Stored data:

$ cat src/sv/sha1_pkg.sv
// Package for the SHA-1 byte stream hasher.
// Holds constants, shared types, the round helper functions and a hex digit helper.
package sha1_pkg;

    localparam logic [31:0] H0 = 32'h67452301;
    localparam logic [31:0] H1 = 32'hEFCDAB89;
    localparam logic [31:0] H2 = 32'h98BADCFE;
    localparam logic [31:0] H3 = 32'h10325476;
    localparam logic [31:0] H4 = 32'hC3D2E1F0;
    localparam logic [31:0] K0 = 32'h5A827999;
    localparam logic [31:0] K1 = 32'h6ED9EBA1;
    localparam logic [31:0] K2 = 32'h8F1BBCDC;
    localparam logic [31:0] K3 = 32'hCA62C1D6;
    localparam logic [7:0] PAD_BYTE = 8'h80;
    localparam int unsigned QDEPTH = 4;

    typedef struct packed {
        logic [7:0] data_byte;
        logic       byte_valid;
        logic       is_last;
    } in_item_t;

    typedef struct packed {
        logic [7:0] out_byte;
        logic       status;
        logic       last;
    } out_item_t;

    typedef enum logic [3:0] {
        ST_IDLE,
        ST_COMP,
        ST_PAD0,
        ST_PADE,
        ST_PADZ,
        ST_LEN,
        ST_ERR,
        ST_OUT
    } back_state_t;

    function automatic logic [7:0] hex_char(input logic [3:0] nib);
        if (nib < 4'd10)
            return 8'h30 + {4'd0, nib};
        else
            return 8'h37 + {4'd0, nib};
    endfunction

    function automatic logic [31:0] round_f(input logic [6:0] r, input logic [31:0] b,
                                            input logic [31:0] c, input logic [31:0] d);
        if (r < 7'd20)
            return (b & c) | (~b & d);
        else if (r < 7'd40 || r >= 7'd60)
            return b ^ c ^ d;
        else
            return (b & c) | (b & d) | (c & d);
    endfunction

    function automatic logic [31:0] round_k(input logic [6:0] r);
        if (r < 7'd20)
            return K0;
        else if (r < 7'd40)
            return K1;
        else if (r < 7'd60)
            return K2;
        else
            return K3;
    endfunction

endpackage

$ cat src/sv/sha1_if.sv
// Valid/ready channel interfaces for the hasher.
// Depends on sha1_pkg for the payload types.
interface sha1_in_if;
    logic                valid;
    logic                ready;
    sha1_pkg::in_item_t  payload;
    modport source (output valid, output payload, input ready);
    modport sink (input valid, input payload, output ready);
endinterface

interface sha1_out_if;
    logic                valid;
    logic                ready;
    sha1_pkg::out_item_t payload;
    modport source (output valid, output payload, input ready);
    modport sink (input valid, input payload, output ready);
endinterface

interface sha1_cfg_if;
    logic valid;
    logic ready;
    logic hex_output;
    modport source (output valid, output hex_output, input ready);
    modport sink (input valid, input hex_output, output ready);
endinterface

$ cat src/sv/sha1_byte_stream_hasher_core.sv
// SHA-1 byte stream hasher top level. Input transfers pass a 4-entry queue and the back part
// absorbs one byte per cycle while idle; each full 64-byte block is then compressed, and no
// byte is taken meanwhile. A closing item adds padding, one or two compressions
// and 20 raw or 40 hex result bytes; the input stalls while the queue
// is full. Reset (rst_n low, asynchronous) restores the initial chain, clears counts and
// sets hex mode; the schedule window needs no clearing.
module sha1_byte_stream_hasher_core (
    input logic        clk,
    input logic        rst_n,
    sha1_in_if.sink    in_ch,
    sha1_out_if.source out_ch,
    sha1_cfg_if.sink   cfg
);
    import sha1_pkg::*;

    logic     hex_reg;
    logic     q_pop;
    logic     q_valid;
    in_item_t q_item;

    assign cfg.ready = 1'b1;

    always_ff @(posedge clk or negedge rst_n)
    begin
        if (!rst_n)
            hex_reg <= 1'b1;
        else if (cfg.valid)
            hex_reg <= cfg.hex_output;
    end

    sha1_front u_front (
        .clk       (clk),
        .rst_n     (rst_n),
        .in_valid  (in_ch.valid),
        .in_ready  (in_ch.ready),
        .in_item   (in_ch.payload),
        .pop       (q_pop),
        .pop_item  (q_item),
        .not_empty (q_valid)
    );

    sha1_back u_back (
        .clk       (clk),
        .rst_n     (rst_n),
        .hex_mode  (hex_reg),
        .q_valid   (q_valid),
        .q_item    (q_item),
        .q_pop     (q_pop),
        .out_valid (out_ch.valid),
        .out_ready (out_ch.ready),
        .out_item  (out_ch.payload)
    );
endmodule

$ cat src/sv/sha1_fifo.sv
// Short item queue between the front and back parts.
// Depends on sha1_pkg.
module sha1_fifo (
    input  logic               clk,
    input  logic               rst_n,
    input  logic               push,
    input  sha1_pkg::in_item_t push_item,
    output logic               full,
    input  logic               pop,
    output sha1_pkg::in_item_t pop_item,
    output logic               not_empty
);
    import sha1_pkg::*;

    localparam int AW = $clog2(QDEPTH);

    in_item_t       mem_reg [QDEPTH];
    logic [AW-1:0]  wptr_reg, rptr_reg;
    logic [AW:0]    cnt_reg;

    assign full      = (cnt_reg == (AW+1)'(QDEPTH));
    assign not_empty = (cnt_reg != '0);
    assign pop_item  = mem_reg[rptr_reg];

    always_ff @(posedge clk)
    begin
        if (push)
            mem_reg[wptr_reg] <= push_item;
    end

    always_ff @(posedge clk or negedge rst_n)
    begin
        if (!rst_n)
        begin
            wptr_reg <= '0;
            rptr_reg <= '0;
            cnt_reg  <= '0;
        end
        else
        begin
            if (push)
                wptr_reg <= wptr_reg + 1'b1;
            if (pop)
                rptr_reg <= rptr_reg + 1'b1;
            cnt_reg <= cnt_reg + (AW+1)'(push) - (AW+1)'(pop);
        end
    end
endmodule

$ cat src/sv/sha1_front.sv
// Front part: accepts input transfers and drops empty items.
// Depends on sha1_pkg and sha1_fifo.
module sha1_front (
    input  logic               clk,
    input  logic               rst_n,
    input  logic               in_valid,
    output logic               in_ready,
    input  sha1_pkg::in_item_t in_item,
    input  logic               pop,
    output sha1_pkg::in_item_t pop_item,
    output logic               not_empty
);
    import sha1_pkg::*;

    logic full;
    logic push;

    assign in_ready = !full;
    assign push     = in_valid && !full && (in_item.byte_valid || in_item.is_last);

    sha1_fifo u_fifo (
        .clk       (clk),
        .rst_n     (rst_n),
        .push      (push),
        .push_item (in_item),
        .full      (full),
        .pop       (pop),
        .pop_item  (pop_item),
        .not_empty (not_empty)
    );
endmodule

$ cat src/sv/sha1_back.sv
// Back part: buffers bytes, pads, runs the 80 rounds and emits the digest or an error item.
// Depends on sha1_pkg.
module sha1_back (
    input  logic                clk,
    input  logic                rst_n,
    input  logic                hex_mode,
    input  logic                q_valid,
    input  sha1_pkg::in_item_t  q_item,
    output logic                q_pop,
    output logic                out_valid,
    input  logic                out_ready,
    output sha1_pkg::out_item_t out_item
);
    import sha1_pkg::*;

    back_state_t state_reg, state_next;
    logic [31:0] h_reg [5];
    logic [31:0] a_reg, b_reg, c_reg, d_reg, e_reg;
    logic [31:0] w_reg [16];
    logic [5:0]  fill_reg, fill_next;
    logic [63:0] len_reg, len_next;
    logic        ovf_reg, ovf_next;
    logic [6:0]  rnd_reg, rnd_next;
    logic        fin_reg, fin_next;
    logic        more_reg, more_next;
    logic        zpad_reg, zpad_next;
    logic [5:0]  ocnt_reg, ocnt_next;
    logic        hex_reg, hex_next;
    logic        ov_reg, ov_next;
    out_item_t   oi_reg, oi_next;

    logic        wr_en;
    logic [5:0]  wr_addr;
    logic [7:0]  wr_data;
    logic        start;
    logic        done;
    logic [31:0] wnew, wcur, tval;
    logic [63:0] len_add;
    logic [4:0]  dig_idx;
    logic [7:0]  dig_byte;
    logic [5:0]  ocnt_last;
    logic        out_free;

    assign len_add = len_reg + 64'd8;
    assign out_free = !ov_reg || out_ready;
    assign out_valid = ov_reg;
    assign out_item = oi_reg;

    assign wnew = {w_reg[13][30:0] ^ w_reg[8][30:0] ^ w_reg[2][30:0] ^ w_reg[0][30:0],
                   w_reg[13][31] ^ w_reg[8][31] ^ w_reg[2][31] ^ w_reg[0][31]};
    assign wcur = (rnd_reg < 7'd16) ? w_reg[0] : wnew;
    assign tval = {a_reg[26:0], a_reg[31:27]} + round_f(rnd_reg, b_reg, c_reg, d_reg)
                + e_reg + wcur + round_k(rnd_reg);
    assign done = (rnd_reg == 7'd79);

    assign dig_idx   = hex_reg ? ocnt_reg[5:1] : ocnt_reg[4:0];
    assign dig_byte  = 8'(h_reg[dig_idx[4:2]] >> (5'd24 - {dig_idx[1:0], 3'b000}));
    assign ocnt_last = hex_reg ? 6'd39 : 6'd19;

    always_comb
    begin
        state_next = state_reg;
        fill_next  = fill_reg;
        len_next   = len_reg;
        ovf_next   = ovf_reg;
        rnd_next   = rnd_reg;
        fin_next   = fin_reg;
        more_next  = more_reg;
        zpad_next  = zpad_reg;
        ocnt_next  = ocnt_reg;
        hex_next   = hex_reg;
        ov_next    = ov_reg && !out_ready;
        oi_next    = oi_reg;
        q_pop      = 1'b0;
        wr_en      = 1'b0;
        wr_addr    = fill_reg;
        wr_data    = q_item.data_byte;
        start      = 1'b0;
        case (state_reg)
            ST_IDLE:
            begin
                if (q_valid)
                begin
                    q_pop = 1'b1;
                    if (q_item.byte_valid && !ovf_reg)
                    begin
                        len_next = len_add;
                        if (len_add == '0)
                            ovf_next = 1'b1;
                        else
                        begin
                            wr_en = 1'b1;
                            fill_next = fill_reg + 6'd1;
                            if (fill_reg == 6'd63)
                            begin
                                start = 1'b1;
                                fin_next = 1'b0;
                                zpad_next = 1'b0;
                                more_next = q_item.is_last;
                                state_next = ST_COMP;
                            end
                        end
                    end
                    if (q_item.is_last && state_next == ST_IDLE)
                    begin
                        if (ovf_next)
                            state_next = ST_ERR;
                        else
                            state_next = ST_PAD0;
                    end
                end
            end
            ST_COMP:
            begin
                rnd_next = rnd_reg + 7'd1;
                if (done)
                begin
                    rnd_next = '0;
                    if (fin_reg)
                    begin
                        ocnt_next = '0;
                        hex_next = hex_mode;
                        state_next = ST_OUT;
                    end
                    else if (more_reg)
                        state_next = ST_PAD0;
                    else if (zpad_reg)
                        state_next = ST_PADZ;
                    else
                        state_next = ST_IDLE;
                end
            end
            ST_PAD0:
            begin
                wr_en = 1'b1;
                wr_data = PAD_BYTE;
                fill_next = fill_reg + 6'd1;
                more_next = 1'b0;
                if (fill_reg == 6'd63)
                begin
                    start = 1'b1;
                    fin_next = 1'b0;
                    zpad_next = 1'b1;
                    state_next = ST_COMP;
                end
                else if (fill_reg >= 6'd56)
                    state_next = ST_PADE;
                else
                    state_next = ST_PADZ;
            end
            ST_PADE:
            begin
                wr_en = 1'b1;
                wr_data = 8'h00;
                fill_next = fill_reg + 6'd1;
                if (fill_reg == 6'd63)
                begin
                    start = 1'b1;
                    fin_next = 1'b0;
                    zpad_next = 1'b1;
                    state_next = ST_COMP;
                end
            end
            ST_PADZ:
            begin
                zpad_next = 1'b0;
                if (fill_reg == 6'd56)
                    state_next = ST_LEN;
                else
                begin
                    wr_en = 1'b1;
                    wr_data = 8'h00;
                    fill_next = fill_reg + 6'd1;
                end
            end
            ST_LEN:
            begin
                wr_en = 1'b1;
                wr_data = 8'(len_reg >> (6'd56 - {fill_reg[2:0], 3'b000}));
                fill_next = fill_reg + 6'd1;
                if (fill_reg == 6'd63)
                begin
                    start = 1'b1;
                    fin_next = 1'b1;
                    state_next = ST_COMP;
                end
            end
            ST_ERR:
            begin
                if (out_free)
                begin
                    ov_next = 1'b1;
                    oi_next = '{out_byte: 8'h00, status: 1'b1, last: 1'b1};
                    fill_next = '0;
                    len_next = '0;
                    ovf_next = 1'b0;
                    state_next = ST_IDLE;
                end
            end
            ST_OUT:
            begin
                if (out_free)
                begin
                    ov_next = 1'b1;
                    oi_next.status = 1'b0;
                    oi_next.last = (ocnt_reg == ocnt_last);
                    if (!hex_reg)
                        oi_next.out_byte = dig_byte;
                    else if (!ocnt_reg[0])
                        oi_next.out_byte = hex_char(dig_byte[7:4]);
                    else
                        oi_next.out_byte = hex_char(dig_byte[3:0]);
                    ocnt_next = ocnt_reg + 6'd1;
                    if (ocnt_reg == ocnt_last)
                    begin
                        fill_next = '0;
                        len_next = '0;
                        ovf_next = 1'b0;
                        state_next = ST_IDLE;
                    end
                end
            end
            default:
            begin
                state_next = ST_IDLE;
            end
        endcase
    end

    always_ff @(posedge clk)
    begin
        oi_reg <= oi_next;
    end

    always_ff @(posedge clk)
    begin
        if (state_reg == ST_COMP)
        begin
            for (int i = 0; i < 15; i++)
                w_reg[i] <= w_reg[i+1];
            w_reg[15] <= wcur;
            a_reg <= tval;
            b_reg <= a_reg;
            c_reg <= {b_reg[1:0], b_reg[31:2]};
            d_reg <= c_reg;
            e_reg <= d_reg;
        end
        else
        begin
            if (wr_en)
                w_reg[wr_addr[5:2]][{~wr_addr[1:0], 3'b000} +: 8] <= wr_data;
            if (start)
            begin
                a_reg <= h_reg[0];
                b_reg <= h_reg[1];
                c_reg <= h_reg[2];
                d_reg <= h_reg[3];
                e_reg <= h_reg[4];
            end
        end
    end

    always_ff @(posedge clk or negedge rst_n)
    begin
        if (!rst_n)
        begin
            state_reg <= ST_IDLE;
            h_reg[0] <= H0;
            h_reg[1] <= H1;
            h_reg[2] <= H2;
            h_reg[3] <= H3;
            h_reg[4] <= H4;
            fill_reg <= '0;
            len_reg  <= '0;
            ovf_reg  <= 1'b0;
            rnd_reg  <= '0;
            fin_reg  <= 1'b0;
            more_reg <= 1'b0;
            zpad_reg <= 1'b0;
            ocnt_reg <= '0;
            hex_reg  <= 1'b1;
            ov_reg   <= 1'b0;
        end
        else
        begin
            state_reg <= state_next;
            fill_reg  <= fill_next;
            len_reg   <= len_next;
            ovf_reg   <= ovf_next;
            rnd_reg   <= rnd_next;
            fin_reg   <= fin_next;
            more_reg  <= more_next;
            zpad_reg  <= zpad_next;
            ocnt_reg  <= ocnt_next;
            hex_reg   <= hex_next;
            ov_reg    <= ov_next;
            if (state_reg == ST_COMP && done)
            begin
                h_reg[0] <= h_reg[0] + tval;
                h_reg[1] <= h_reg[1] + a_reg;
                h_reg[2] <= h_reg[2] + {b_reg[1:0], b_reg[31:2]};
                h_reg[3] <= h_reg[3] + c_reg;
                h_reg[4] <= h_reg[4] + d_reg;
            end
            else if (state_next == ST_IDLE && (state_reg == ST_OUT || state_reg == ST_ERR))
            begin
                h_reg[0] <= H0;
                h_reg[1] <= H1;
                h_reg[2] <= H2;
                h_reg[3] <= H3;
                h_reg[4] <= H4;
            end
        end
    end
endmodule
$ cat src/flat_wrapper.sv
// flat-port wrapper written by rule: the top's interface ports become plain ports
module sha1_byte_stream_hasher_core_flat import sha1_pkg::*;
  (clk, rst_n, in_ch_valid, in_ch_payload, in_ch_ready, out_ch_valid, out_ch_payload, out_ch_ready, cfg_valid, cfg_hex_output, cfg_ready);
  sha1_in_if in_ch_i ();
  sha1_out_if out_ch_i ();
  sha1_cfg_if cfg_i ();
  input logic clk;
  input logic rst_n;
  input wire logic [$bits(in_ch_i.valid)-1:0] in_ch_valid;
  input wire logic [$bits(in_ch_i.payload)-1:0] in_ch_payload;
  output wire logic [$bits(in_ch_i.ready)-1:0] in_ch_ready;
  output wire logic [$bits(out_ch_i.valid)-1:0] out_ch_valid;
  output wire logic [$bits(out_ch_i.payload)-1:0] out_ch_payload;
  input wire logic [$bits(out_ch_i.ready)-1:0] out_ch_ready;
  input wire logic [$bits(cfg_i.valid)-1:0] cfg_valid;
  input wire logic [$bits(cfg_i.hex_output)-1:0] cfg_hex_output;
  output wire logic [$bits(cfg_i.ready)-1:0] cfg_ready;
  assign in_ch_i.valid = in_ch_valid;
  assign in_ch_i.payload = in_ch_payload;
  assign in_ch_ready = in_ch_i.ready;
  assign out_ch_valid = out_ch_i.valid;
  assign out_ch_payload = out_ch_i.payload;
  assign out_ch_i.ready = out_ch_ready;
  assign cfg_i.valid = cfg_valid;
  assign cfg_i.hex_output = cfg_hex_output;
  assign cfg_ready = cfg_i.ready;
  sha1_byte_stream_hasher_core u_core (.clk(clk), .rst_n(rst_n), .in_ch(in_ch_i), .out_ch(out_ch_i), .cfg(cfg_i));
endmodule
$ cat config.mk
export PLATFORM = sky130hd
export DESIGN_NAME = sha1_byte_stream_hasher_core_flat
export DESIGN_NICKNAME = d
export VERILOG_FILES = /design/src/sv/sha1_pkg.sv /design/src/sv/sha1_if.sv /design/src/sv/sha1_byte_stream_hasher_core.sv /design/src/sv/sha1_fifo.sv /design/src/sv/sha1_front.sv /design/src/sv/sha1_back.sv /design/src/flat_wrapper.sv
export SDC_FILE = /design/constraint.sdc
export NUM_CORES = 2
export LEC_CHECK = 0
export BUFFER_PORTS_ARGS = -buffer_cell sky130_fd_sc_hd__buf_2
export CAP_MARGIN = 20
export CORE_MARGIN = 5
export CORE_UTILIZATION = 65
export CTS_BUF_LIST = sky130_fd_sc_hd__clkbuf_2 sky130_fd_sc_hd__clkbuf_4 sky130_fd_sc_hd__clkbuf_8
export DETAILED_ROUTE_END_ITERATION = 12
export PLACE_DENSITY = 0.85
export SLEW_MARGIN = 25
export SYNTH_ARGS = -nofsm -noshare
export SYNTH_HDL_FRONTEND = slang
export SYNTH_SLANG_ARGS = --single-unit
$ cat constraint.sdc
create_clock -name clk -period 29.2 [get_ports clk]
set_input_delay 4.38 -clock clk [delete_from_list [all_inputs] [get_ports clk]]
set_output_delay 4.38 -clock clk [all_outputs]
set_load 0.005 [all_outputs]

• **EXERCISE DESCRIPTION**: Among the records above, extract exactly the lines from the line with "the payload types." to the line with "modport source (output valid, output hex_output, input", both lines included, and leave out the rest.

• **RESPONSE TO THE TASK**:
// Depends on sha1_pkg for the payload types.
interface sha1_in_if;
    logic                valid;
    logic                ready;
    sha1_pkg::in_item_t  payload;
    modport source (output valid, output payload, input ready);
    modport sink (input valid, input payload, output ready);
endinterface

interface sha1_out_if;
    logic                valid;
    logic                ready;
    sha1_pkg::out_item_t payload;
    modport source (output valid, output payload, input ready);
    modport sink (input valid, input payload, output ready);
endinterface

interface sha1_cfg_if;
    logic valid;
    logic ready;
    logic hex_output;
    modport source (output valid, output hex_output, input ready);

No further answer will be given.